TASK TO COMPLETE>
The records below are to be reproduced word for word.

(Stored items)
^^^^^^^^^^^^^^^^

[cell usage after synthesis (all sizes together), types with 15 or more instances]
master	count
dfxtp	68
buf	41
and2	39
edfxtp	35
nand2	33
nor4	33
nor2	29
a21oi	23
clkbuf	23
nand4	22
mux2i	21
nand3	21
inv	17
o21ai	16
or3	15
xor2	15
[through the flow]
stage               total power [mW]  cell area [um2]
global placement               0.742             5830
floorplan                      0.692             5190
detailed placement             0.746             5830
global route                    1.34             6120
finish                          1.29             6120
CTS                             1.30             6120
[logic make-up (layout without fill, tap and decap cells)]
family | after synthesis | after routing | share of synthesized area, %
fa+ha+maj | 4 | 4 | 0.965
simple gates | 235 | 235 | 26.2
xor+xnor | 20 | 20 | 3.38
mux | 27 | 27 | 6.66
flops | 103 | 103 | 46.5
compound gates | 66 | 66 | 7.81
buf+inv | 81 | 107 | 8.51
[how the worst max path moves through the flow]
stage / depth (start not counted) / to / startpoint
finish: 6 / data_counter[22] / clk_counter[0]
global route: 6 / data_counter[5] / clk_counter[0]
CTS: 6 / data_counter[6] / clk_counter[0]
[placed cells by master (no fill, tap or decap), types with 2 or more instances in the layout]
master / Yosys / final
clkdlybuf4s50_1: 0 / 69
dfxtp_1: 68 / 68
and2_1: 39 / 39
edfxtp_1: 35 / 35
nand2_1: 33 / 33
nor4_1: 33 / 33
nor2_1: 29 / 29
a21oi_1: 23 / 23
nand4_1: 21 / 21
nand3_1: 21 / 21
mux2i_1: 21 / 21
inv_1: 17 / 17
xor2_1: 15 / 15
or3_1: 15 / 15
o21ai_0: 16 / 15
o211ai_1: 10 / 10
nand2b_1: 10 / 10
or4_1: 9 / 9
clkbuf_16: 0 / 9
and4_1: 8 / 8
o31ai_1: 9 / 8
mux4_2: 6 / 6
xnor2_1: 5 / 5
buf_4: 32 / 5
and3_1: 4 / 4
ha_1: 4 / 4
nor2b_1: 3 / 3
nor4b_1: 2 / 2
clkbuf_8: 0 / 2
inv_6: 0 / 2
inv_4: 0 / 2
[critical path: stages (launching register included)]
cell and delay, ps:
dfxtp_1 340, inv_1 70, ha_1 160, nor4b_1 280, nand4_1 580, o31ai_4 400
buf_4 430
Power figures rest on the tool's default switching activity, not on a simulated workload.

^^^^^^^^^^^^^^^^

YOUR SOLUTION>
[cell usage after synthesis (all sizes together), types with 15 or more instances]
master	count
dfxtp	68
buf	41
and2	39
edfxtp	35
nand2	33
nor4	33
nor2	29
a21oi	23
clkbuf	23
nand4	22
mux2i	21
nand3	21
inv	17
o21ai	16
or3	15
xor2	15
[through the flow]
stage               total power [mW]  cell area [um2]
global placement               0.742             5830
floorplan                      0.692             5190
detailed placement             0.746             5830
global route                    1.34             6120
finish                          1.29             6120
CTS                             1.30             6120
[logic make-up (layout without fill, tap and decap cells)]
family | after synthesis | after routing | share of synthesized area, %
fa+ha+maj | 4 | 4 | 0.965
simple gates | 235 | 235 | 26.2
xor+xnor | 20 | 20 | 3.38
mux | 27 | 27 | 6.66
flops | 103 | 103 | 46.5
compound gates | 66 | 66 | 7.81
buf+inv | 81 | 107 | 8.51
[how the worst max path moves through the flow]
stage / depth (start not counted) / to / startpoint
finish: 6 / data_counter[22] / clk_counter[0]
global route: 6 / data_counter[5] / clk_counter[0]
CTS: 6 / data_counter[6] / clk_counter[0]
[placed cells by master (no fill, tap or decap), types with 2 or more instances in the layout]
master / Yosys / final
clkdlybuf4s50_1: 0 / 69
dfxtp_1: 68 / 68
and2_1: 39 / 39
edfxtp_1: 35 / 35
nand2_1: 33 / 33
nor4_1: 33 / 33
nor2_1: 29 / 29
a21oi_1: 23 / 23
nand4_1: 21 / 21
nand3_1: 21 / 21
mux2i_1: 21 / 21
inv_1: 17 / 17
xor2_1: 15 / 15
or3_1: 15 / 15
o21ai_0: 16 / 15
o211ai_1: 10 / 10
nand2b_1: 10 / 10
or4_1: 9 / 9
clkbuf_16: 0 / 9
and4_1: 8 / 8
o31ai_1: 9 / 8
mux4_2: 6 / 6
xnor2_1: 5 / 5
buf_4: 32 / 5
and3_1: 4 / 4
ha_1: 4 / 4
nor2b_1: 3 / 3
nor4b_1: 2 / 2
clkbuf_8: 0 / 2
inv_6: 0 / 2
inv_4: 0 / 2
[critical path: stages (launching register included)]
cell and delay, ps:
dfxtp_1 340, inv_1 70, ha_1 160, nor4b_1 280, nand4_1 580, o31ai_4 400
buf_4 430
Power figures rest on the tool's default switching activity, not on a simulated workload.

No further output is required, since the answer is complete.